The following chart compares load carrying capacity for the same size tire. It compares a P-metric, ST-metric and a P-metric tire de-rated for use on a trailer. Those of us with ST tires usually have a 'C' load range tire, which has a maximum pressure of 50 psi.

The Tire & Rim Assn. states that a P-metric tire should be de-rated, that is that the load it carries at any given pressure should be reduced 10% when used on a truck application. That's the line below the solid line on the graph. It also states that a P-metric tire shouldn't normally be used at greater than 88% of it's maximum load. That would be a line 2% below the lower dotted line.

What does this mean? The most a normal P-metric tire that has been properly de-rated can carry (at 35 psi) is about 1300 pounds. At 35 pounds, the ST tire can carry over 1400 pounds. However, the 'C' load range ST tire can carry up to 1750 pounds at it's maximum pressure of 50 psi.

What else does this mean?
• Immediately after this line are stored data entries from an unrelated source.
--- src/rtl/mem_responder.sv ---
// ---------------------------------------------------------------------------
// mem_responder
// Single-port memory that answers CPU core accesses with a fixed number of
// wait states followed by a one-cycle ack pulse. After the ack the block
// waits in HOLD until the core drops its request, so accesses never overlap.
//
// Ports
//   clk_i    : clock, all state changes on the rising edge
//   rst_ni   : synchronous active-low reset
//   req_i    : access request, held high by the core until ack is seen
//   we_i     : 1 = write, 0 = read (qualified by req_i)
//   addr_i   : word address (qualified by req_i)
//   wdata_i  : write data (qualified by req_i and we_i)
//   ack_o    : single-cycle completion pulse
//   rdata_o  : read data, meaningful while ack_o is high for a read
//   err_o    : out-of-range access flag, meaningful while ack_o is high
//   busy_o   : high from acceptance until the FSM is back in IDLE
// ---------------------------------------------------------------------------
module mem_responder #(
  parameter int DATA_W      = 8,
  parameter int ADDR_W      = 8,
  parameter int DEPTH       = 128,
  parameter int WAIT_CYCLES = 2
) (
  input  logic              clk_i,
  input  logic              rst_ni,
  input  logic              req_i,
  input  logic              we_i,
  input  logic [ADDR_W-1:0] addr_i,
  input  logic [DATA_W-1:0] wdata_i,
  output logic              ack_o,
  output logic [DATA_W-1:0] rdata_o,
  output logic              err_o,
  output logic              busy_o
);

  localparam int IdxW = (DEPTH > 1) ? $clog2(DEPTH) : 1;
  localparam logic [3:0] WaitInit = 4'(WAIT_CYCLES);
  localparam logic [ADDR_W:0] DepthVal = (ADDR_W + 1)'(DEPTH);

  typedef enum logic [1:0] {
    IDLE,
    WAIT,
    ACK,
    HOLD
  } state_t;

  state_t            state_q, state_d;
  logic [3:0]        waitCnt_q, waitCnt_d;
  logic [ADDR_W-1:0] addr_q;
  logic              we_q;
  logic [DATA_W-1:0] wdata_q;
  logic [DATA_W-1:0] rdata_q;
  logic              err_q;

  logic [DATA_W-1:0] mem [DEPTH];

  logic              enterAck;
  logic [ADDR_W-1:0] accAddr;
  logic              accWe;
  logic [DATA_W-1:0] accWdata;
  logic              inRange;
  logic [IdxW-1:0]   memIdx;

  // With zero wait states the access completes on the acceptance edge
  // itself, before the latched copies exist, so the live inputs are used
  // while in IDLE and the latched copies everywhere else.
  always_comb begin
    accAddr  = addr_q;
    accWe    = we_q;
    accWdata = wdata_q;
    if (state_q == IDLE) begin
      accAddr  = addr_i;
      accWe    = we_i;
      accWdata = wdata_i;
    end
    inRange = ({1'b0, accAddr} < DepthVal);
    memIdx  = accAddr[IdxW-1:0];
  end

  // Next-state logic. enterAck marks the edge on which the memory access
  // actually happens (write commit / read capture).
  always_comb begin
    state_d   = state_q;
    waitCnt_d = waitCnt_q;
    enterAck  = 1'b0;
    unique case (state_q)
      IDLE: begin
        if (req_i) begin
          waitCnt_d = WaitInit;
          if (WAIT_CYCLES == 0) begin
            state_d  = ACK;
            enterAck = 1'b1;
          end else begin
            state_d = WAIT;
          end
        end
      end
      WAIT: begin
        waitCnt_d = waitCnt_q - 4'd1;
        if (waitCnt_q == 4'd1) begin
          state_d  = ACK;
          enterAck = 1'b1;
        end
      end
      ACK: begin
        state_d = HOLD;
      end
      HOLD: begin
        if (!req_i) begin
          state_d = IDLE;
        end
      end
      default: begin
        state_d = IDLE;
      end
    endcase
  end

  // State, wait counter and response registers. Reset aborts any access in
  // flight; rdata is cleared here but memory contents are left alone.
  always_ff @(posedge clk_i) begin
    if (!rst_ni) begin
      state_q   <= IDLE;
      waitCnt_q <= 4'd0;
      rdata_q   <= '0;
      err_q     <= 1'b0;
    end else begin
      state_q   <= state_d;
      waitCnt_q <= waitCnt_d;
      if (enterAck) begin
        err_q <= !inRange;
        if (!accWe) begin
          rdata_q <= inRange ? mem[memIdx] : '0;
        end
      end
    end
  end

  // Request capture on acceptance; later changes on the bus are ignored
  // because these only load while IDLE.
  always_ff @(posedge clk_i) begin
    if (!rst_ni) begin
      addr_q  <= '0;
      we_q    <= 1'b0;
      wdata_q <= '0;
    end else if (state_q == IDLE && req_i) begin
      addr_q  <= addr_i;
      we_q    <= we_i;
      wdata_q <= wdata_i;
    end
  end

  // Memory array, never reset. The write is gated by rst_ni so an access
  // aborted on the same edge can never commit.
  always_ff @(posedge clk_i) begin
    if (rst_ni && enterAck && accWe && inRange) begin
      mem[memIdx] <= accWdata;
    end
  end

  // err is only reported during the ack pulse.
  always_comb begin
    ack_o   = (state_q == ACK);
    err_o   = (state_q == ACK) && err_q;
    rdata_o = rdata_q;
    busy_o  = (state_q != IDLE);
  end

endmodule

--- config.mk ---
export PLATFORM = sky130hd
export DESIGN_NAME = mem_responder
export DESIGN_NICKNAME = d
export VERILOG_FILES = /design/src/rtl/mem_responder.sv
export SDC_FILE = /design/constraint.sdc
export NUM_CORES = 1
export LEC_CHECK = 0
export ABC_AREA = 1
export BUFFER_PORTS_ARGS = -buffer_cell sky130_fd_sc_hd__buf_2
export CAP_MARGIN = 20
export CORE_ASPECT_RATIO = 1.75
export CORE_MARGIN = 2
export CORE_UTILIZATION = 30
export CTS_BUF_LIST = sky130_fd_sc_hd__clkbuf_8
export DETAILED_ROUTE_END_ITERATION = 8
export GPL_ROUTABILITY_DRIVEN = 1
export PLACE_DENSITY = 0.45
export SLEW_MARGIN = 15
export SYNTH_ARGS = -nofsm -noshare
export SYNTH_HDL_FRONTEND = slang
export SYNTH_SLANG_ARGS = --single-unit
export TNS_END_PERCENT = 20
--- constraint.sdc ---
create_clock -name clk_i -period 8.22 [get_ports clk_i]
set_input_delay 2.466 -clock clk_i [delete_from_list [all_inputs] [get_ports clk_i]]
set_output_delay 2.466 -clock clk_i [all_outputs]
set_load 0.02 [all_outputs]
Word level (Yosys, flattened, before mapping)
Memory sizes are Yosys's and may differ from the RTL's. Cells that the tools add are included.

Flip-flop bits (word level): 32. RAM bits: 1024. Input port bits: 20. Output and inout bits: 11. Logic and storage cells: 44. Memories kept: 1.

$add $sub $neg: 1. Magnitude comparators: 1. Eq/ne operators: 7. Muxes and demuxes: 14. Bitwise gates (word level): 1. Reduce and logical (&&, ||, !) cells: 12.

Memory list: mem (depth 128, width 8, read ports 1, clocked after Yosys merged registers in 0, write ports 1, line 56) `logic [DATA_W-1:0] mem [DEPTH];`.

Operators with widths (number): $mux 8 (3); $lt 8x8->1 const B (1); $pmux 2 s4 (1); $pmux 4 s2 (1); $mux 2 (3); $ne 2x2->1 const B (3); $logic_and 1x1->1 (5); $mux 1 (5); $eq 2x2->1 const B (2); $eq 4x1->1 const B (1); $mux 4 (1); $reduce_and 2->1 (2); $reduce_bool 2->1 (2); $sub 4x1->4 const B (1); $reduce_and 3->1 (1); $eq 2x1->1 const B (1); $logic_not 2->1 (1); $logic_not 1->1 (1); $not 1->1 (1).

Longest topological paths before layout
Depth after elaboration: 8. Depth in mapped cells: 20. Gate-level depth less buffers: 18.

Worst setup path before layout
No wires, ideal clock.

Path kind: register to register. From: reg state_q[0]. To: mem mem[0][5] (data pin). Library setup time: 1.197 ns. Arrival: 6.230 ns. Required time: 7.023 ns. Setup slack: 0.793 ns. Stages on the path, launching flop included: 7. Buffers on the path: 3. Clock period less this slack: 7.427 ns. Path through: dfxtp_1 > inv_1 > ha_1 > buf_4 > clkbuf_1 > clkbuf_1 > o21ai_0.

Longest elaborated chain between the ends: 2.

RTL lines: start: declaration (line 48) `state_t state_q, state_d;`; start signal: assignment (line 129) `state_q <= state_d;`; $logic_not 2->1 (line 72) `if (state_q == IDLE) begin`; $mux 8 (line 72); net accWdata[5] (line 61) `logic [DATA_W-1:0] accWdata;`; end: declaration (line 56).

The timed path passes the listed nets, and every way through them passes these cells.

Worst setup path in the final report
From: in rst_ni. To: mem mem[98][7] (enable).

Longest elaborated chain between the ends: 5.

RTL lines: start: declaration (line 26) `input logic rst_ni,`; $logic_and 1x1->1 (3 in a row) (line 157) `if (rst_ni && enterAck && accWe && inRange) begin`; $mux 1 (line 157); $mux 1 (implied by the code) (line 158) `mem[memIdx] <= accWdata;`.

Every way passes these cells.

==> out/summary.json <==
{
  "transition_at_the_pin_with_the_smallest_max_transition_slack_ns": 1.10,
  "finalNetCount": 4261,
  "finalCriticalPeriod_ns": 5.31,
  "total_core_area_sq_mm": 0.147,
  "timing.critical_path.from_type": "input port",
  "hp-start": "addr_q[2]$_SDFFE_PN0P_",
  "rr_endpoint": "mem[98][7]$_DFFE_PP_",
  "post_synth_inst_count": 4206,
  "critPathMaxStageDelay_ns": 0.92,
  "worstSetupPathType": "in -> reg",
  "critical_path.reg2reg.startpoint": "state_q[0]$_SDFFE_PN0P_",
  "global_route_wire_length_before_repair_um": 201000,
  "seq_area_frac_synth": 0.708,
  "holdBufCountCts": 0,
  "grt_pass1_vias": 30200,
  "antenna_left": 0,
  "share_of_post_route_cells_with_drive_strength_above_1": 0.0719,
  "timing.critical_path.slowest_stage_cell": "nand3_2",
  "min_path_cells": 2,
  "cap_violations": 0,
  "timing.critical_path.required_ns": 8.69,
  "cts_post_setup_buffers_inserted": 0,
  "fp.dieArea_sq_mm": 0.151,
  "period_share": 0.646,
  "layout.cells.most_common_list": "nand2_1 (1702), edfxtp_1 (1024), inv_1 (358), nor2_1 (332), nand3_1 (276)",
  "worst_clock_skew_ns": 0.0264,
  "place_worst_setup_slack_ns": 1.98,
  "design_power_total_mw": 18.8,
  "chipWidth_um": 295,
  "initial_utilization": 0.302,
  "ff2ff_setup_slack_ns": 3.64,
  "io-pin-count": 31,
  "p_leak_nw": 18.8,
  "finish.utilization": 0.337,
  "vdd.ir_drop.worst_uv": 553,
  "timing.critical_path.arrival_ns": 5.78,
  "ctsRootBufferMaster": "clkbuf_8",
  "r2r_cells": 9,
  "slew_violations": 0,
  "worst_setup_hold_path_clk_slew_ns": 0.06,
  "min-delay-path-class": "reg -> reg",
  "timing.critical_path.fanout_max": 21,
  "syn_to_final_growth_pct": 11.6,
  "finalSetupViolations": 0,
  "report.final.hold_viol_count": 0,
  "wl_per_cell_um": 21.6,
  "tritoncts_clock_tree": "yes",
  "hold_ep": "addr_q[2]$_SDFFE_PN0P_",
  "rsz0062_at_grt": "no",
  "post_drt_via_cell_ratio": 4.62,
  "fin_hold_ws_ns": 0.478,
  "clock_tree.buffer_depth": 3,
  "numPortBuffers": 30,
  "global_route.overflow_total": 0,
  "detail_route.first_pass.iterations": 6,
  "powerDensity_mw_per_mm2": 380,
  "max-slew-margin-rel": 0.265,
  "yosysWarnings": 0,
  "cts.sink_count": 1056,
  "max_clock_freq_mhz": 188,
  "synthesis.area_sq_mm": 0.0443,
  "tritoncts.num_buffers": 155,
  "grt_max_degree": 129,
  "synth.ff_latch_count": 1056,
  "post_synth_num_cell_types": 33,
  "remaining_drc_errors": 0,
  "num_vias": 29200,
  "wl_um": 137000,
  "antenna_found_initial": 1,
  "postSynthAreaPerCell_sq_um": 10.5,
  "cp_cell_sequence": "buf_2, inv_1, nor3_2, nand3_2, nor2_1",
  "placementRows": 186,
  "worst_skew_late_latency_ns": 0.86,
  "cts.htree.levels": 4,
  "gr-usage-all-layers": 0.182,
  "hpwl_um": 80500,
  "die_height_um": 513,
  "fin_tns_setup_ns": 0,
  "routability_congestion_estimate_from_global_placement": 0.813,
  "final_common_cell": "nand2_1",
  "cts_resized": 0,
  "dr.first_iter.drc_count": 1859,
  "endpoint_kind": "flip-flop",
  "syn_nets": 4232,
  "status": "finished clean",
  "finalWorstSetupSlack_ns": 2.91
}
## flip-flops by register name, indices dropped and copies added, names as in the netlist
signal and flops:
addr_q 8, state_q 2, err_q 1, wdata_q 8, waitCnt_q 4, rdata_o 8
mem 1024, we_q 1
## critical path, delay by kind of cell
kind	cells	cell delay, ns
and+or+nand+nor	3	2.55
buffers and inverters	2	0.72
## layout make-up
| cell class | count | area (sq um) |
|---|---|---|
| fill | 15000 | 97400 |
| timing repair buffer | 79 | 681 |
| sequential | 1056 | 31400 |
| antenna | 1 | 2.50 |
| multi-input combinational | 2621 | 10900 |
| tap | 1974 | 2470 |
| clock inverter | 116 | 606 |
| clock buffer | 159 | 2190 |
| inverter | 322 | 1210 |
## cell families (layout without fill, tap and decap cells)
logic type / Yosys count / count (layout) / share of synthesized area
and+or+nand+nor: 2371 / 2371 / 0.212
AOI/OAI and AO/OA: 243 / 243 / 0.0281
other: 0 / 1 / 0
muxes: 1 / 1 / 0.000226
DFF: 1056 / 1056 / 0.708
buffers and inverters: 529 / 676 / 0.0500
adders and majority gates: 6 / 6 / 0.00169
## per-stage QoR
stage          area, sq um  cells
2_1_floorplan        44300   4206
3_3_place_gp         46700   6052
3_5_place_dp         46700   6052
4_1_cts              49500   6327
5_1_grt              49500   6328
6_report             49500   6328
## worst max-delay path by stage
stage	from	slack, ns	depth (start not counted)	to
after detailed placement	rst_ni	1.98	5	mem[122][2]$_DFFE_PP_
after floorplan	state_q[0]$_SDFFE_PN0P_	0.79	6	mem[0][5]$_DFFE_PP_
after global placement	rst_ni	2.15	5	mem[122][5]$_DFFE_PP_
after global routing	rst_ni	2.73	5	mem[98][7]$_DFFE_PP_
after CTS	rst_ni	2.92	5	mem[122][3]$_DFFE_PP_
final	rst_ni	2.91	5	mem[98][7]$_DFFE_PP_
## power by group
part           switching [mW]  leakage [nW]  total, mW  internal, mW
combinational            6.31          7.69       7.97          1.66
sequential             0.0214          9.55       6.79          6.77
clock                    2.11          1.58       4.01          1.90
total                    8.44          18.8       18.8          10.3
## Yosys cell counts
| cell type | number | area (sq um) |
|---|---|---|
| inv_1 | 315 | 1180 |
| nand2_2 | 6 | 37.5 |
| nand4_1 | 33 | 206 |
| buf_2 | 125 | 626 |
| o221ai_1 | 1 | 8.76 |
| mux2i_1 | 1 | 10.0 |
| inv_2 | 6 | 22.5 |
| o21ai_2 | 2 | 17.5 |
| or2_2 | 1 | 6.26 |
| o21ai_0 | 205 | 1030 |
| nand3_1 | 284 | 1420 |
| o21ai_1 | 6 | 30.0 |
| edfxtp_1 | 1024 | 30700 |
| a221o_1 | 1 | 10.0 |
| buf_1 | 8 | 30.0 |
| nor2_4 | 2 | 22.5 |
| nor3_1 | 1 | 5.00 |
| nor2_2 | 3 | 18.8 |
| nand2_1 | 1703 | 6390 |
| ha_1 | 6 | 75.1 |
| clkinv_1 | 1 | 3.75 |
| o31ai_1 | 1 | 7.51 |
| a21oi_1 | 24 | 120 |
| nor2_1 | 333 | 1250 |
| clkbuf_1 | 57 | 214 |
| buf_6 | 3 | 33.8 |
| nand2_4 | 1 | 11.3 |
| dfxtp_1 | 32 | 641 |
| a211oi_1 | 2 | 15.0 |
| a221oi_1 | 1 | 8.76 |
| buf_4 | 14 | 105 |
| nor3_2 | 1 | 10.0 |
| or2_1 | 3 | 18.8 |
## per-layer routing
layer | GRT usage | up-vias | part of all wire
met4 | 0.0644 | 0 | 0.033
met2 | 0.346 | 686 | 0.54
met1 | 0.204 | 14400 | 0.39
met5 | 0 | - | 0
li1 | - | 13900 | -
met3 | 0.0235 | 235 | 0.034
(Power assumes the default switching activity.)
The formulas used to calculate the carcass strength of a tire are basically those used for steam boilers. If you think about it for a moment, you'll realize that the more pressure a vessel (tire or boiler) has to hold in, the stronger the carcass has to be. A ST tire has a stronger carcass than the same size P tire.

All this assumes a properly built and maintained tire. Also note that tires don't heal. Treat them badly once, and that's life that's gone forever.

I don't give advice. I can only tell you what works for me. I'm a tire engineer for an auto company and I can't and don't speak for them. Everyone probably knows someone who's abused tires and gotten away with it, and someone else who did everything right and still had a problem.

I'm just offering this up as a little information about P-metric and ST-metric tires.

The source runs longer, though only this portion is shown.